Directions for this task >>
Return the records in full, with every character preserved.

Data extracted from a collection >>
—————

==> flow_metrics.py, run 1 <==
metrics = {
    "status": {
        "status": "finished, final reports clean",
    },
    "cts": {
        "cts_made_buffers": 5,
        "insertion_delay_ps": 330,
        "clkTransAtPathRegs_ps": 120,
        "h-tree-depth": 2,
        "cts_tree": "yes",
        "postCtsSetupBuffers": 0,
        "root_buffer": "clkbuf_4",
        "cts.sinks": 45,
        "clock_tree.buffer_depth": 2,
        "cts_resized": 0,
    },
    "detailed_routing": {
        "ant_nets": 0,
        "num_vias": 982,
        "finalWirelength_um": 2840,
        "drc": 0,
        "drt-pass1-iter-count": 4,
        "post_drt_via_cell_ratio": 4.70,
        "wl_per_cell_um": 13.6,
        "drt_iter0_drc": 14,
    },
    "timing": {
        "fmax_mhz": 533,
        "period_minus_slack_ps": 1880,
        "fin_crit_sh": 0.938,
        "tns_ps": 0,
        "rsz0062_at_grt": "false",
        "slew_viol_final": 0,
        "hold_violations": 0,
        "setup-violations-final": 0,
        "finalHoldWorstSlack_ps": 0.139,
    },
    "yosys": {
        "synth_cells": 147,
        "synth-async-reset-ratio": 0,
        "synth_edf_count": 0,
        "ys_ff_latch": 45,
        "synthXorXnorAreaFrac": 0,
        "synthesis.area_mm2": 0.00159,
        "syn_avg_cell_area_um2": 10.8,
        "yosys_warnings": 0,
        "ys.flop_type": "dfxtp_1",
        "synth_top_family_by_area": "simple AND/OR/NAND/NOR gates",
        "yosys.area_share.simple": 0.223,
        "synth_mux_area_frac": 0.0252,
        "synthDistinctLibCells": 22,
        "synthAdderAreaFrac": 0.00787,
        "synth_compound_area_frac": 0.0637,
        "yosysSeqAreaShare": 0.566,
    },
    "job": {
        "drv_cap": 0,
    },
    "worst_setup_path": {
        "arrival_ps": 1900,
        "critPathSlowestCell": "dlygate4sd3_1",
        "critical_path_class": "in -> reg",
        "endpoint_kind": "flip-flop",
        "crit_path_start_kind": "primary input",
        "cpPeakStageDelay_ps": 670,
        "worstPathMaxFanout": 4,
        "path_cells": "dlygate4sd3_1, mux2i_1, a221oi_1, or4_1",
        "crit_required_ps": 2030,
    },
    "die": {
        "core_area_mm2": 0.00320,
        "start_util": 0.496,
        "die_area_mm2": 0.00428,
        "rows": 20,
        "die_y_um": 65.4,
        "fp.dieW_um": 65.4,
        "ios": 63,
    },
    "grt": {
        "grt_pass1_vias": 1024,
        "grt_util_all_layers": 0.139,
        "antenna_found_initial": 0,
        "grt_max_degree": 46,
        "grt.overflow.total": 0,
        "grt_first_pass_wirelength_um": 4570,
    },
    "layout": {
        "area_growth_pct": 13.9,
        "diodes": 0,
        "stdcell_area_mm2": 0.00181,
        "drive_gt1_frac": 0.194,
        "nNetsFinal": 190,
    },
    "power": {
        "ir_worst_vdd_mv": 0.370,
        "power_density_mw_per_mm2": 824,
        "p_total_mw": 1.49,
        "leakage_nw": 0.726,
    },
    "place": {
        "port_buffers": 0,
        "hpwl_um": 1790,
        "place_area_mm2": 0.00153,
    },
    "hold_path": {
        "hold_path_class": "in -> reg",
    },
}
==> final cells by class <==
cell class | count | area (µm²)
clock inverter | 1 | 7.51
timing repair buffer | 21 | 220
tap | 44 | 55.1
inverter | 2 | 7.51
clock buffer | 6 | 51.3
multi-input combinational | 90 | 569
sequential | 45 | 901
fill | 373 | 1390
[config.mk]
export PLATFORM = sky130hd
export DESIGN_NAME = dscd_top
export DESIGN_NICKNAME = d
export VERILOG_FILES = /design/src/logic/dscd_pkg.sv /design/src/logic/dscd_top.sv /design/src/logic/dscd_regmem.sv
export SDC_FILE = /design/constraint.sdc
export NUM_CORES = 1
export LEC_CHECK = 0
export BUFFER_PORTS_ARGS = -buffer_cell sky130_fd_sc_hd__buf_4
export CAP_MARGIN = 10
export CORE_ASPECT_RATIO = 1.5
export CORE_UTILIZATION = 35
export DETAILED_ROUTE_END_ITERATION = 7
export SLEW_MARGIN = 40
export SYNTH_ARGS = -nofsm -noshare
export SYNTH_HDL_FRONTEND = slang
export SYNTH_SLANG_ARGS = --single-unit
[constraint.sdc]
create_clock -name clk -period 2.3 [get_ports clk]
set_input_delay 0.115 -clock clk [delete_from_list [all_inputs] [get_ports clk]]
set_output_delay 0.115 -clock clk [all_outputs]
set_load 0.05 [all_outputs]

—————

Task response >>
==> flow_metrics.py, run 1 <==
metrics = {
    "status": {
        "status": "finished, final reports clean",
    },
    "cts": {
        "cts_made_buffers": 5,
        "insertion_delay_ps": 330,
        "clkTransAtPathRegs_ps": 120,
        "h-tree-depth": 2,
        "cts_tree": "yes",
        "postCtsSetupBuffers": 0,
        "root_buffer": "clkbuf_4",
        "cts.sinks": 45,
        "clock_tree.buffer_depth": 2,
        "cts_resized": 0,
    },
    "detailed_routing": {
        "ant_nets": 0,
        "num_vias": 982,
        "finalWirelength_um": 2840,
        "drc": 0,
        "drt-pass1-iter-count": 4,
        "post_drt_via_cell_ratio": 4.70,
        "wl_per_cell_um": 13.6,
        "drt_iter0_drc": 14,
    },
    "timing": {
        "fmax_mhz": 533,
        "period_minus_slack_ps": 1880,
        "fin_crit_sh": 0.938,
        "tns_ps": 0,
        "rsz0062_at_grt": "false",
        "slew_viol_final": 0,
        "hold_violations": 0,
        "setup-violations-final": 0,
        "finalHoldWorstSlack_ps": 0.139,
    },
    "yosys": {
        "synth_cells": 147,
        "synth-async-reset-ratio": 0,
        "synth_edf_count": 0,
        "ys_ff_latch": 45,
        "synthXorXnorAreaFrac": 0,
        "synthesis.area_mm2": 0.00159,
        "syn_avg_cell_area_um2": 10.8,
        "yosys_warnings": 0,
        "ys.flop_type": "dfxtp_1",
        "synth_top_family_by_area": "simple AND/OR/NAND/NOR gates",
        "yosys.area_share.simple": 0.223,
        "synth_mux_area_frac": 0.0252,
        "synthDistinctLibCells": 22,
        "synthAdderAreaFrac": 0.00787,
        "synth_compound_area_frac": 0.0637,
        "yosysSeqAreaShare": 0.566,
    },
    "job": {
        "drv_cap": 0,
    },
    "worst_setup_path": {
        "arrival_ps": 1900,
        "critPathSlowestCell": "dlygate4sd3_1",
        "critical_path_class": "in -> reg",
        "endpoint_kind": "flip-flop",
        "crit_path_start_kind": "primary input",
        "cpPeakStageDelay_ps": 670,
        "worstPathMaxFanout": 4,
        "path_cells": "dlygate4sd3_1, mux2i_1, a221oi_1, or4_1",
        "crit_required_ps": 2030,
    },
    "die": {
        "core_area_mm2": 0.00320,
        "start_util": 0.496,
        "die_area_mm2": 0.00428,
        "rows": 20,
        "die_y_um": 65.4,
        "fp.dieW_um": 65.4,
        "ios": 63,
    },
    "grt": {
        "grt_pass1_vias": 1024,
        "grt_util_all_layers": 0.139,
        "antenna_found_initial": 0,
        "grt_max_degree": 46,
        "grt.overflow.total": 0,
        "grt_first_pass_wirelength_um": 4570,
    },
    "layout": {
        "area_growth_pct": 13.9,
        "diodes": 0,
        "stdcell_area_mm2": 0.00181,
        "drive_gt1_frac": 0.194,
        "nNetsFinal": 190,
    },
    "power": {
        "ir_worst_vdd_mv": 0.370,
        "power_density_mw_per_mm2": 824,
        "p_total_mw": 1.49,
        "leakage_nw": 0.726,
    },
    "place": {
        "port_buffers": 0,
        "hpwl_um": 1790,
        "place_area_mm2": 0.00153,
    },
    "hold_path": {
        "hold_path_class": "in -> reg",
    },
}
==> final cells by class <==
cell class | count | area (µm²)
clock inverter | 1 | 7.51
timing repair buffer | 21 | 220
tap | 44 | 55.1
inverter | 2 | 7.51
clock buffer | 6 | 51.3
multi-input combinational | 90 | 569
sequential | 45 | 901
fill | 373 | 1390
[config.mk]
export PLATFORM = sky130hd
export DESIGN_NAME = dscd_top
export DESIGN_NICKNAME = d
export VERILOG_FILES = /design/src/logic/dscd_pkg.sv /design/src/logic/dscd_top.sv /design/src/logic/dscd_regmem.sv
export SDC_FILE = /design/constraint.sdc
export NUM_CORES = 1
export LEC_CHECK = 0
export BUFFER_PORTS_ARGS = -buffer_cell sky130_fd_sc_hd__buf_4
export CAP_MARGIN = 10
export CORE_ASPECT_RATIO = 1.5
export CORE_UTILIZATION = 35
export DETAILED_ROUTE_END_ITERATION = 7
export SLEW_MARGIN = 40
export SYNTH_ARGS = -nofsm -noshare
export SYNTH_HDL_FRONTEND = slang
export SYNTH_SLANG_ARGS = --single-unit
[constraint.sdc]
create_clock -name clk -period 2.3 [get_ports clk]
set_input_delay 0.115 -clock clk [delete_from_list [all_inputs] [get_ports clk]]
set_output_delay 0.115 -clock clk [all_outputs]
set_load 0.05 [all_outputs]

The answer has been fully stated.